◆ EXERCISE OBJECTIVE:
Among the lines below, count those containing the word "typedef". Give the number only.

◆ AVAILABLE DATA:

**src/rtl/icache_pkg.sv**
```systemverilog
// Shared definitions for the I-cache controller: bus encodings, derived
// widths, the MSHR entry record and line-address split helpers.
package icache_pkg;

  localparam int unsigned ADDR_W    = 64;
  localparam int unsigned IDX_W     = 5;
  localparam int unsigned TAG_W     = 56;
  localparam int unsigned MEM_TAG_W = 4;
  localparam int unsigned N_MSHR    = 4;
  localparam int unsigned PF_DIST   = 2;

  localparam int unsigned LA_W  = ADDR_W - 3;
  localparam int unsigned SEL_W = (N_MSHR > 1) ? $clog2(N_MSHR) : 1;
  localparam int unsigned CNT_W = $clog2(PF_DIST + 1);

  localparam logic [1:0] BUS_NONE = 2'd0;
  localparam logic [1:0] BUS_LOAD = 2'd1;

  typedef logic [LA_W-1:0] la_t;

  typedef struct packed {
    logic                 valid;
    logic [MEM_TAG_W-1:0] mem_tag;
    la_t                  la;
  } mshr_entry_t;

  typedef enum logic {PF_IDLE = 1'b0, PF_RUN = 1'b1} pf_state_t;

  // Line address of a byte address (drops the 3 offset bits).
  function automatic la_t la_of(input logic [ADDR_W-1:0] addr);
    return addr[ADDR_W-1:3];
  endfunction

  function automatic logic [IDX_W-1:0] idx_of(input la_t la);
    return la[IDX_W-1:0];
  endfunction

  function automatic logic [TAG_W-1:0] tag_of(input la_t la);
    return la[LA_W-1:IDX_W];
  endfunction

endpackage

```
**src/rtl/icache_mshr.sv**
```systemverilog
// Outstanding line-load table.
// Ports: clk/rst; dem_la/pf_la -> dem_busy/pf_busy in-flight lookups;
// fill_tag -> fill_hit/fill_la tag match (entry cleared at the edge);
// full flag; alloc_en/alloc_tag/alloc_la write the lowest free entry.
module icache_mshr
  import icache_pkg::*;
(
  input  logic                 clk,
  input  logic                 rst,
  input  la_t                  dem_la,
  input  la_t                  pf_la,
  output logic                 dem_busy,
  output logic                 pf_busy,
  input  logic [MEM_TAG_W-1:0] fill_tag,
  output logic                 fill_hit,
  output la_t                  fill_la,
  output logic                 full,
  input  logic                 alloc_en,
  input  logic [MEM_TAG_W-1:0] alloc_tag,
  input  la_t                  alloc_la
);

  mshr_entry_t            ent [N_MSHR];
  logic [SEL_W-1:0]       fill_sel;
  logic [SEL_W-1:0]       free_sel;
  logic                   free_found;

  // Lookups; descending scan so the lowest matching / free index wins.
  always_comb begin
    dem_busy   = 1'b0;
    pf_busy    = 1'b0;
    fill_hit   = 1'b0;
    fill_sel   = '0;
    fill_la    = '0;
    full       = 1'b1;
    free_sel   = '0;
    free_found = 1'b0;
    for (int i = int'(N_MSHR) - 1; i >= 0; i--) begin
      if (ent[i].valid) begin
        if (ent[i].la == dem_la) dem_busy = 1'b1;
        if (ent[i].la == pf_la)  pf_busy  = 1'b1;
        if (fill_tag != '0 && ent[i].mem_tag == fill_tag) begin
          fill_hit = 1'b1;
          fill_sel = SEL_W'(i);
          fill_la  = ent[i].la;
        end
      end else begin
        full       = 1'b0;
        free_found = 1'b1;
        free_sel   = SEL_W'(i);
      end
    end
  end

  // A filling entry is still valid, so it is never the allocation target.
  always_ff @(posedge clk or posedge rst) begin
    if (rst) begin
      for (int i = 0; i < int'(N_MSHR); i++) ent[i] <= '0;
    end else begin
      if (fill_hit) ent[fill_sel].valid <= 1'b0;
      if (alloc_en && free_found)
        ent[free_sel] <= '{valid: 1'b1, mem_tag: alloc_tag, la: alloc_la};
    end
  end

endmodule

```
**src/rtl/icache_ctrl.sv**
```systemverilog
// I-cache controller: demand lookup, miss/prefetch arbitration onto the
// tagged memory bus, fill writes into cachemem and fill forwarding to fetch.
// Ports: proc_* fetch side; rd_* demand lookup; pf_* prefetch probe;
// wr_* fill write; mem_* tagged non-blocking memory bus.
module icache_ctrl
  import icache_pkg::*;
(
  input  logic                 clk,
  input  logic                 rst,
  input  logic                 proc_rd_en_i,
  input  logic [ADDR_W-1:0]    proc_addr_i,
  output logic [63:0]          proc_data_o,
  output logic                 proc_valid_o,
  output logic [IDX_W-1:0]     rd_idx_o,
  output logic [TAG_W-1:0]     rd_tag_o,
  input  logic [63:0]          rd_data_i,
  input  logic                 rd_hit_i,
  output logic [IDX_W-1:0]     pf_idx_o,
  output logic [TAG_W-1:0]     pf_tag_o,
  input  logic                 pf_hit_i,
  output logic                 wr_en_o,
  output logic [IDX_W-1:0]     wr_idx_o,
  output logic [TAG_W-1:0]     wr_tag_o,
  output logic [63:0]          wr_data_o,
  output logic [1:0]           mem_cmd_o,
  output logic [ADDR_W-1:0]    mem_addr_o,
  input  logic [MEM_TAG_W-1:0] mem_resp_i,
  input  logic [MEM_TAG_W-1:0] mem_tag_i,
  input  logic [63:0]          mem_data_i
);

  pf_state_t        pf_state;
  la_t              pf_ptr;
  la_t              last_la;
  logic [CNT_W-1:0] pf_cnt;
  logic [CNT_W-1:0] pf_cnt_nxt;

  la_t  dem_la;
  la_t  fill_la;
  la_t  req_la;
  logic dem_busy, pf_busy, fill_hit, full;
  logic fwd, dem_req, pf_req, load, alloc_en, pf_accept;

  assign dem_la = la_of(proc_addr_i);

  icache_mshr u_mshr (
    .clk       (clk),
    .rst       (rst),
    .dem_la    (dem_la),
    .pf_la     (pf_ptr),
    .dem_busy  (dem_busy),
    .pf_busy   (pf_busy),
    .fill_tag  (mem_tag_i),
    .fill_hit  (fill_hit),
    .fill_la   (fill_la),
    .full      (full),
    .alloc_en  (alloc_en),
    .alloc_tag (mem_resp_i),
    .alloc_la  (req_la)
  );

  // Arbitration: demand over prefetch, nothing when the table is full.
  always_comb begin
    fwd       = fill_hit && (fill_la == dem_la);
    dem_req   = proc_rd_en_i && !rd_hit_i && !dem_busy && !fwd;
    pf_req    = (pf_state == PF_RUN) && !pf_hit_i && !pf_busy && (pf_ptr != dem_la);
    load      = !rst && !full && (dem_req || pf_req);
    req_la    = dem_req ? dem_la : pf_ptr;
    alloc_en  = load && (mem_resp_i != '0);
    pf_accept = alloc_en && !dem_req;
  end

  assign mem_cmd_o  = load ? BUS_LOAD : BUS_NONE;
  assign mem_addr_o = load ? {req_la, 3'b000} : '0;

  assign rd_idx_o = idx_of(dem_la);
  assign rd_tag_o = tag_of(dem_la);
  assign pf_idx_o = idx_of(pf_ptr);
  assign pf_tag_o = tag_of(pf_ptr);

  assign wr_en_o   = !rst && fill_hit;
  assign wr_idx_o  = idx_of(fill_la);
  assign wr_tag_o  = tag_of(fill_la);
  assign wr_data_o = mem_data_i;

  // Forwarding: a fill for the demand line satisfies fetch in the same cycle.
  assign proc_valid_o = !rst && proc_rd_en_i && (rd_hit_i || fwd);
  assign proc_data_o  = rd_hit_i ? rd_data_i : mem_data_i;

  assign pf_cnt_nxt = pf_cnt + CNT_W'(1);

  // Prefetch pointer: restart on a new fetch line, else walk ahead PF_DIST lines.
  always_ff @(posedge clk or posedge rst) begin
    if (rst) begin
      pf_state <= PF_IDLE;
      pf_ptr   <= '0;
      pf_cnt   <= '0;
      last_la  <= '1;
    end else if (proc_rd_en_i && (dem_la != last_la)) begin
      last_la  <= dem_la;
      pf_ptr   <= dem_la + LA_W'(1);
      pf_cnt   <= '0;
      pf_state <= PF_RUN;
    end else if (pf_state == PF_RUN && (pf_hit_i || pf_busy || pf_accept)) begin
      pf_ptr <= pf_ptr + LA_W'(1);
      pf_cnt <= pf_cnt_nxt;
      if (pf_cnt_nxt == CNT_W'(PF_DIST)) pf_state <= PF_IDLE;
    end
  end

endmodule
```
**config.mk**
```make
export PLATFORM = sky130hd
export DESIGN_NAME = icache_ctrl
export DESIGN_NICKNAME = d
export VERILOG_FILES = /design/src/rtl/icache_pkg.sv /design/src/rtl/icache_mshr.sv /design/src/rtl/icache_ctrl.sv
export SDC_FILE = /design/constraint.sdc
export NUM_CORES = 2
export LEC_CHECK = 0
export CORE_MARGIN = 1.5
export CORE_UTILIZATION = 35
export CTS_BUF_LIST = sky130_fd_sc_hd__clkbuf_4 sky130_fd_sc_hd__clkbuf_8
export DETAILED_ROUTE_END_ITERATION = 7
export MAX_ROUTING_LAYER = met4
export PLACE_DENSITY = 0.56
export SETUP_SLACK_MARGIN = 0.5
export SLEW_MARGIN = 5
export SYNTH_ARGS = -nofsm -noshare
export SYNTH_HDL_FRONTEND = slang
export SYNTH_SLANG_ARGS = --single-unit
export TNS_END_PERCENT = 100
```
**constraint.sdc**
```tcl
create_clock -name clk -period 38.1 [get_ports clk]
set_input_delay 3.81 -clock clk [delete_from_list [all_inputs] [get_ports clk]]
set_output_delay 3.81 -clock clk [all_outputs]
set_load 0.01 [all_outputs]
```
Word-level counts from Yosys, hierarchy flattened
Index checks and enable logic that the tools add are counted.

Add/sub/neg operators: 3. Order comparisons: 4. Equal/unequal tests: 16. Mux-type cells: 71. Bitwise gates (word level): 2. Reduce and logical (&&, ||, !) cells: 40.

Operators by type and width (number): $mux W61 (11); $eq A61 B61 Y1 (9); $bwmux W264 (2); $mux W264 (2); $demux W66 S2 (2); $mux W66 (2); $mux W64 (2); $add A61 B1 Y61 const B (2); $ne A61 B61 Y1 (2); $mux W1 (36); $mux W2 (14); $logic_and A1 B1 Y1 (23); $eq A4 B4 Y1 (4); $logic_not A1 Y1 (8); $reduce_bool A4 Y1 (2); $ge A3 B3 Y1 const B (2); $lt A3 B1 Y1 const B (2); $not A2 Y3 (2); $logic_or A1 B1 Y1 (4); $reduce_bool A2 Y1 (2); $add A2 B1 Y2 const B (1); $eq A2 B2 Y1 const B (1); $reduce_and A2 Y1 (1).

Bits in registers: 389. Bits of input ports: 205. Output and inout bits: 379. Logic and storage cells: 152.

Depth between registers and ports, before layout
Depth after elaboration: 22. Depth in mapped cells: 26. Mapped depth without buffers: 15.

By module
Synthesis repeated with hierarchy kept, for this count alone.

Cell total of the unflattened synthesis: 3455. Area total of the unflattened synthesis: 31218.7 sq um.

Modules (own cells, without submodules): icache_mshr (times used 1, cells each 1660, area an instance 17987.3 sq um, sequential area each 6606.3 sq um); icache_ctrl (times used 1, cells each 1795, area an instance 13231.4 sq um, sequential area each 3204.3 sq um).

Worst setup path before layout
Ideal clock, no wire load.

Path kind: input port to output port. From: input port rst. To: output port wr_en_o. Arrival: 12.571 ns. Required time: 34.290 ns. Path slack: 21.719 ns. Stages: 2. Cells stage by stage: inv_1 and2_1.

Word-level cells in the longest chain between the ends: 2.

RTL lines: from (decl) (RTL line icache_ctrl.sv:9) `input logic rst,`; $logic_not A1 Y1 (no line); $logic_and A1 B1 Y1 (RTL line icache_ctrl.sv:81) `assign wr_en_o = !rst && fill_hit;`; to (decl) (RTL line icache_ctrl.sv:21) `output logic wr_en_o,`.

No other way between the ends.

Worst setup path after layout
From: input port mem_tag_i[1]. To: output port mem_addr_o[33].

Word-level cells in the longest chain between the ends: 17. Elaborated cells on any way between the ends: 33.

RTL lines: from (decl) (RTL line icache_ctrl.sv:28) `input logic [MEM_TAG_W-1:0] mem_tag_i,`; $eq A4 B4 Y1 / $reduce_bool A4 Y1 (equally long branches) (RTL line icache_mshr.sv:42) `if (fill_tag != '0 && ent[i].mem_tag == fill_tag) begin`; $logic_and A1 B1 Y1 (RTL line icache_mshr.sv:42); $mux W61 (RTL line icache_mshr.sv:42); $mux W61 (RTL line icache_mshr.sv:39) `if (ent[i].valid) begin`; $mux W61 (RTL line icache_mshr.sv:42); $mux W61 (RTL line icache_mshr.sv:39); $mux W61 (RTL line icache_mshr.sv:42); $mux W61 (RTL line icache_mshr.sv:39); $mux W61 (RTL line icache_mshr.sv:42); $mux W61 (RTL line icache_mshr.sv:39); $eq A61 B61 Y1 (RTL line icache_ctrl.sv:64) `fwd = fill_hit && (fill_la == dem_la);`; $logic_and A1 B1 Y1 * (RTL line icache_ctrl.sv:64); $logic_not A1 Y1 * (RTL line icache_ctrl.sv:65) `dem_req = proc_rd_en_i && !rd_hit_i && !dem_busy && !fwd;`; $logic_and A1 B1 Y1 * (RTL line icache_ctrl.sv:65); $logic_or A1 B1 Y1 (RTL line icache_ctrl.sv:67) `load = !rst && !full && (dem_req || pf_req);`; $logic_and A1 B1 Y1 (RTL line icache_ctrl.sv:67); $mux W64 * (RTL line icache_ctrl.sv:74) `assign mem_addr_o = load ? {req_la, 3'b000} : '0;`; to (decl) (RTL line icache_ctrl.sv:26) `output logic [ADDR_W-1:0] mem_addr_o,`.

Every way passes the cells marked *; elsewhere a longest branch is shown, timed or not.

◆ SOLUTION TO THIS PROBLEM:
3